主人公の栗原一止(イチト)は、信州にある「24時間、365日対応」の本庄病院で働く29歳の内科医。常に医師不足の病院で、睡眠時間を削って専門外分野の救急診療にも対応している状況。写真家の妻ハル、経験豊富な看護師たち、変人ながら優秀な外科医の友人・砂山らに支えられて、何とか毎日をすごしています。

そんなイチに対して、母校の信濃大学医局から誘いの声がかかります。大学に戻ればもっと時間に余裕ができて、最先端の医療を学ぶこともできるのですが、彼は迷うのです。医者にはもっと大切なこともあるのではないか。大学病院から見放された、死を前にした患者たちと精一杯向き合う医者がいても良いのではないかと。果たして彼の決断を後押ししてくれたのは、死を目前に控えた高齢の癌患者からの思いがけない贈り物だったのです。

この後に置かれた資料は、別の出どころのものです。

### src/rtl/regfile_write_arbiter.sv
`default_nettype none
// ============================================================================
//  Module   : regfile_write_arbiter
//  Purpose  : Owns the single write port of register_bank. After reset it
//             writes INIT_VALUE into every register. It then shares the port
//             between two writeback requesters using valid/ready handshakes
//             and round-robin priority.
//  Ports    : clk, reset            - clock, synchronous active-high reset
//             req{0,1}Valid/Reg/Data - requester write request
//             req{0,1}Ready          - requester accepted this cycle
//             regWrite/writeRegister/writeData - register_bank write port
//             initDone               - init sweep finished (until next reset)
//             grantId                - most recently granted requester
//  Revision : 1.0 - initial release
// ============================================================================
module regfile_write_arbiter #(
    parameter int                NUM_REGS   = 32,
    parameter int                ADDR_W     = 5,
    parameter int                DATA_W     = 32,
    parameter logic [DATA_W-1:0] INIT_VALUE = '0
) (
    input  logic              clk,
    input  logic              reset,

    input  logic              req0Valid,
    input  logic [ADDR_W-1:0] req0Reg,
    input  logic [DATA_W-1:0] req0Data,
    output logic              req0Ready,

    input  logic              req1Valid,
    input  logic [ADDR_W-1:0] req1Reg,
    input  logic [DATA_W-1:0] req1Data,
    output logic              req1Ready,

    output logic              regWrite,
    output logic [ADDR_W-1:0] writeRegister,
    output logic [DATA_W-1:0] writeData,
    output logic              initDone,
    output logic              grantId
);

    // The init counter must be able to hold NUM_REGS itself: that value marks
    // the extra edge on which init hands over to RUN.
    localparam int CNT_W = $clog2(NUM_REGS + 1);

    typedef enum logic [0:0] {
        ST_INIT = 1'b0,
        ST_RUN  = 1'b1
    } state_t;

    state_t            r_state;
    logic [CNT_W-1:0]  r_cnt;
    logic              r_ptr;      // requester favoured when both are valid

    logic              w_run;
    logic              w_both;
    logic              w_gid;
    logic              w_xfer;
    logic [ADDR_W-1:0] w_sel_reg;
    logic [DATA_W-1:0] w_sel_data;

    // ------------------------------------------------------------------------
    // Arbitration. A lone valid requester wins regardless of the pointer so
    // the port never idles while work is pending; the pointer only breaks
    // ties.
    // ------------------------------------------------------------------------
    always_comb begin
        w_run  = (r_state == ST_RUN);
        w_both = req0Valid & req1Valid;
        if (w_both) begin
            w_gid = r_ptr;
        end else begin
            w_gid = req1Valid;
        end
        w_xfer     = w_run & (req0Valid | req1Valid);
        w_sel_reg  = w_gid ? req1Reg  : req0Reg;
        w_sel_data = w_gid ? req1Data : req0Data;
    end

    // Ready depends only on valid, state and pointer - never on ready itself.
    assign req0Ready = w_run & req0Valid & ~w_gid;
    assign req1Ready = w_run & req1Valid &  w_gid;

    // ------------------------------------------------------------------------
    // Sequencer / write-port registers
    // ------------------------------------------------------------------------
    always_ff @(posedge clk) begin
        if (reset) begin
            r_state       <= ST_INIT;
            r_cnt         <= '0;
            r_ptr         <= 1'b0;
            regWrite      <= 1'b0;
            writeRegister <= '0;
            writeData     <= '0;
            initDone      <= 1'b0;
            grantId       <= 1'b0;
        end else begin
            case (r_state)
                ST_INIT: begin
                    if (r_cnt == CNT_W'(NUM_REGS)) begin
                        // Last register was presented on the previous edge.
                        r_state  <= ST_RUN;
                        regWrite <= 1'b0;
                        initDone <= 1'b1;
                    end else begin
                        regWrite      <= 1'b1;
                        writeRegister <= ADDR_W'(r_cnt);
                        writeData     <= INIT_VALUE;
                        r_cnt         <= r_cnt + CNT_W'(1);
                    end
                end

                ST_RUN: begin
                    if (w_xfer) begin
                        writeRegister <= w_sel_reg;
                        writeData     <= w_sel_data;
                        grantId       <= w_gid;
                        r_ptr         <= ~w_gid;
                        // Register 0 is architecturally constant: the request
                        // is accepted but never reaches the bank.
                        regWrite      <= (w_sel_reg != '0);
                    end else begin
                        // Address/data hold; only the enable drops.
                        regWrite <= 1'b0;
                    end
                end

                default: begin
                    r_state <= ST_INIT;
                end
            endcase
        end
    end

endmodule
`default_nettype wire

### config.mk
export PLATFORM = sky130hd
export DESIGN_NAME = regfile_write_arbiter
export DESIGN_NICKNAME = d
export VERILOG_FILES = /design/src/rtl/regfile_write_arbiter.sv
export SDC_FILE = /design/constraint.sdc
export NUM_CORES = 1
export LEC_CHECK = 0
export CORE_ASPECT_RATIO = 0.7
export CORE_MARGIN = 2
export CORE_UTILIZATION = 39
export CTS_CLUSTER_DIAMETER = 200
export DETAILED_ROUTE_END_ITERATION = 10
export HOLD_SLACK_MARGIN = 0.03
export PLACE_DENSITY = 0.92
export SLEW_MARGIN = 20
export SYNTH_ARGS = -nofsm -noshare
export SYNTH_HDL_FRONTEND = slang
export SYNTH_SLANG_ARGS = --single-unit
### constraint.sdc
create_clock -name clk -period 2.38 [get_ports clk]
set_input_delay 0.595 -clock clk [delete_from_list [all_inputs] [get_ports clk]]
set_output_delay 0.595 -clock clk [all_outputs]
set_load 0.005 [all_outputs]
# Word-level counts from Yosys, hierarchy flattened
# Index checks and enable logic that the tools add are counted.
# classes
bitwise	10
n_addsub	1
reduce_logical	5
n_eq_ne	3
n_mux	14
# ops
cell	count
32-bit 2-to-1 mux	3
32-bit case mux with 2 select lines	1
5-bit 2-to-1 mux	3
5-bit case mux with 2 select lines	1
2-bit AND reduction	4
6-bit by 1-bit adder with 6-bit output (second input constant)	1
1-bit bitwise AND	6
6-bit == test (second input constant)	1
1-bit 2-to-1 mux	5
5-bit nonzero test	1
1-bit NOT	3
2-bit by 1-bit != test with 1-bit output (second input constant)	1
2-bit != test (second input constant)	1
1-bit case mux with 2 select lines	1
1-bit OR	1
# word_totals
ff_bits	48
word_cells	41

# Logic depth before layout (Yosys ltp)
# depth
ltp_word	6
depth_mapped	7

# Worst setup path after synthesis
# OpenSTA, ideal clock, no wires.
# synth_timing
path_type	input-to-output
startpoint	input port req0Valid
endpoint	output port req0Ready
path_buffers	3
required_time_ns	1.785
setup_slack_ns	0.294
stages	6
arrival_time_ns	1.491
path_cell_list	nor2b_1 > buf_2 > nand2b_1 > buf_6 > buf_4 > and3_1
# synth_via
elab_chain_len	4
elab_cells_between_ends	5
classes_between	1 x mux; 4 x bitwise
# synth_rtl
element	line	text
from (decl)	25	input logic req0Valid,
1-bit bitwise AND	69	w_both = req0Valid & req1Valid;
1-bit 2-to-1 mux	70	if (w_both) begin
1-bit NOT	81	assign req0Ready = w_run & req0Valid & ~w_gid;
1-bit bitwise AND *	81	
to (decl)	28	output logic req0Ready,
# Mark *: on every way between the ends. The rest lies on a longest branch, timed or not.

# Worst setup path in the final report
# layout_timing
startpoint	input port req1Valid
endpoint	output port req0Ready
# layout_via
elab_chain_len	4
# layout_rtl
element	line	text
from (decl)	30	input logic req1Valid,
1-bit bitwise AND	69	
1-bit 2-to-1 mux *	70	
1-bit NOT *	81	
1-bit bitwise AND *	81	
# Marks and branches as above.

==> impl_metrics.csv <==
group,metric,value,unit
worst_setup_path,timing.critical_path.arrival,1.69,ns
worst_hold_path,worstHoldPathType,"reg -> reg",
timing,final_period_minus_worst_setup_slack,2.289,ns
global_route,global_route_wire_length_before_repair,9370,um
worst_setup_path,critical_path.n_buffers_inverters,2,
logic_synthesis,syn_nets,282,
status,result_of_the_run,"complete, no violations",
clocking,cts_tree,"built",
logic_synthesis,ys_top_cells_by_count,"dfxtp_1, mux2i_1, o2bb2ai_1",
timing,layout_worst_path_cycle_share,96.18,%
worst_setup_path,worst-r2r-cell-count,5,
global_route,first_global_vias,1997,
drt,drt-pass1-iter-count,4,
power_and_ir_drop,power_leakage,1.481,nW
timing,relSlewSlack,72.32,%
global_route,grt_antenna_before_repair,0,
timing,setup_repair_after_global_routing_missed_its_margin,"no",
worst_setup_path,cp_top_family,"buffers and inverters",
worst_hold_path,hold_start,"writeData[19]",
worst_hold_path,timing.hold.worst_endpoint,"writeData[19]",
timing,finalHoldViolations,0,
die,fp.dieArea,6202,um2
placement,placement.cell_area,3460,um2
die,die_w,93.28,um
worst_setup_path,startpoint_type,"primary input",
logic_synthesis,avgSynthCellArea,10.77,um2
worst_setup_path,wp_depth,4,
clocking,clock_tree.root_cell,"clkbuf_8",
logic_synthesis,synthDominantAreaCellType,"dfxtp_1",
clocking,clock-sinks,48,
logic_synthesis,netlist_area,2176,um2
worst_setup_path,path_max_fanout,4,
clocking,htree_num_levels,2,
worst_setup_path,cpPeakStageDelay,0.57,ns
power_and_ir_drop,cellPowerDensity,475.1,nW/um2
timing,count_of_final_setup_violators,0,
finish,num-fill-cells,429,
finish,num-nets-final,405,
worst_hold_path,holdPathStages,1,
worst_setup_path,r2r_slack,0.84,ns
clocking,clock_latency,0.30,ns
worst_setup_path,worst_r2r_endpoint,"writeData[14]",
die,initial_utilization,40.96,%
worst_setup_path,critical_path.startpoint,"req1Valid",
clocking,clkTransAtPathRegs,0.08,ns
logic_synthesis,synth.top_cell.area_share,44.16,%
global_route,gr-usage-all-layers,19.27,%
drt,drt_first_iter_violations,54,
logic_synthesis,synth_cell_types,39,
run,max_cap_check_violation_count,0,
die,std_cell_rows,22,
power_and_ir_drop,power.ir.vdd_worst,0.0002592,V
drt,routedLengthMet1,2502,um
drt,top_layer,"met4",
die,floorplan.die.height,66.49,um
die,floorplan.core_area,5313,um2
global_route,gr-total-overflow,0,
timing,fmaxAchievable,436.9,MHz
logic_synthesis,synthArstFlopShare,0,%
logic_synthesis,synth_seq_area_share,44.16,%
timing,clock-skew-final,0.01004,ns
die,num_io_pins,120,
worst_setup_path,critical_path.endpoint_type,"output pin",
clocking,tritoncts_buffers,5,
logic_synthesis,synth_top_flop_cell,"dfxtp_1",
finish,antenna-diode-count,0,
drt,detail_route.wirelength,5915,um
logic_synthesis,synth_warnings,0,
clocking,number_of_hold_buffers_added_after_cts,0,
worst_setup_path,crit_type,"in -> out",
worst_setup_path,critical_path.cell_chain,"clkdlybuf4s50_1 -> nand2b_4 -> and3_1 -> dlygate4sd2_1",
finish,drive_gt1_share,8.896,%
global_route,grt_max_degree,27,
logic_synthesis,yosys.cell_count.top_type,"dfxtp_1",
drt,wl_met2,2741,um
logic_synthesis,post_synth_inst_count,202,
placement,gpl.final_weighted_congestion,0.8489,
worst_setup_path,worst-endpoint-required,1.78,ns
drt,detail_route.drc_violations,0,
placement,hpwlAfterDp,4555,um
logic_synthesis,flip_flop_and_latch_count_after_synthesis,48,
clocking,clock_tree.buffer_depth,2,
drt,drt-wirelength-per-cell,14.86,um
finish,layout-area-overhead-vs-synth,65.50,%
drt,wl_met3,590,um
logic_synthesis,synth.area.top_cells,"dfxtp_1, mux2i_1, o2bb2ai_1, buf_6, nor2_1",
drt,route.antenna.remaining_nets,0,
drt,via_density_per_instance,5.146,
placement,placedCellCount,390,
worst_setup_path,r2r-start,"r_cnt[2]",
drt,detailroute.via_count,2048,
timing,worst_slew_pin_slew,0.4151,ns
placement,place.port_buffers,119,
worst_setup_path,critical-path-slowest-cell,"clkdlybuf4s50_1",
timing,total_count_of_max_transition_violations_in_the_final_report,0,
finish,layout.cells.non_filler,398,
logic_synthesis,number_of_synthesized_flops_with_an_enable_pin,0,
finish,design_area,3601,um2
==> what timing repair did <==
| action | in CTS | in global routing |
|---|---|---|
| setup buffers | 0 | 0 |
| setup endpoints to repair | 2 | 1 |
| gates resized for setup | 6 | 1 |
==> power by group <==
group          internal, W  leakage [nW]  switching, W
Clock             0.000371        0.0645      0.000274
Combinational     0.000168          1.03     0.0000776
Sequential        0.000811         0.388    0.00000970
Total              0.00135          1.48      0.000361
==> placed cells by master (no fill, tap or decap), types with 2 or more instances in the layout <==
| cell type | instances |
|---|---|
| clkdlybuf4s50_1 | 116 |
| dfxtp_1 | 48 |
| mux2i_1 | 33 |
| o2bb2ai_1 | 32 |
| nor2_1 | 12 |
| buf_4 | 11 |
| inv_1 | 8 |
| clkbuf_8 | 7 |
| o21ai_0 | 5 |
| a21oi_1 | 4 |
| a31oi_1 | 4 |
| o211a_1 | 3 |
| xor2_1 | 3 |
| nand3b_1 | 3 |
| a22o_1 | 3 |
| o211ai_1 | 2 |
| o2bb2ai_2 | 2 |
| nand3_1 | 2 |
| xnor2_1 | 2 |
| ha_1 | 2 |
| dlygate4sd2_1 | 2 |
==> cell families (layout without fill, tap and decap cells) <==
logic type,after synthesis,count (layout),synth area share (%)
compound gates,60,60,23.06
flops,48,48,44.16
fa+ha+maj,2,2,1.150
buf+inv,23,147,6.095
xor+xnor,5,5,2.013
simple gates,31,31,8.339
mux,33,33,15.18
==> worst reg2reg max path: stages (launching register included) <==
cell       delay [ns]
dfxtp_1          0.37
nor4b_4          0.35
nand3_2          0.20
a21oi_4          0.21
buf_12           0.19
o2bb2ai_1        0.14
==> routing by layer <==
metal / track usage (%) / vias up
met4: 6.618 / 0
met1: 22.83 / 960
li1: - / 994
met5: 0 / -
met2: 31.65 / 84
met3: 8.032 / 10
==> area by class of cell <==
cell class,instances,area [um2],area share [%]
Timing Repair Buffer,131,1294,35.93
Multi-Input combinational cell,131,1100,30.54
Sequential cell,48,960.9,26.69
Clock buffer,7,96.34,2.675
Tap cell,72,90.09,2.502
Clock inverter,1,30.03,0.8339
Inverter,8,30.03,0.8339
==> stage by stage <==
| step | power, W | hold slack, ns | utilization [%] | TNS, ns | setup slack [ns] |
|---|---|---|---|---|---|
| 4_1_cts | 0.001725 | 0.4679 | 67.73 | 0 | 0.01092 |
| 6_report | 0.001711 | 0.4661 | 67.78 | 0 | 0.09100 |
| 3_5_place_dp | 0.001084 | 0.4480 | 65.12 | -0.5800 | -0.3055 |
| 3_3_place_gp | 0.001077 | 0.4430 | 65.12 | -0.4500 | -0.2577 |
| 2_1_floorplan | 0.0009244 | 0.4421 | - | 0 | 0.2941 |
| 5_1_grt | 0.001772 | 0.4821 | 67.78 | 0 | 0.06616 |
==> state kept, by name (all words and copies together) (netlist names) <==
register,count
grantId,1
writeRegister,5
regWrite,1
initDone,1
r_ptr,1
r_state,1
writeData,32
r_cnt,6
==> worst max path at each step <==
stage,endpoint,slack [ns]
finish,req0Ready,0.09
global route,req0Ready,0.07
CTS,req0Ready,0.01
detailed placement,req0Ready,-0.31
global placement,req0Ready,-0.26
floorplan,req0Ready,0.29
(Power assumes the default switching activity.)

「この病院では、奇蹟が起きる」というコピーにもかかわらず、本書では医療上の奇跡は起こりません。ここで言う奇跡とは、心の在り方の問題なのです。だから終末医療問題も、安下宿での人間関係も、擦れ違いばかりの妻との関係も、同じトーンで描かれていることに違和感が起きないのでしょう。『草枕』を愛読しているという主人公が語る、漱石作品の登場人物のような一人称の口調が妙に似合っている作品でした。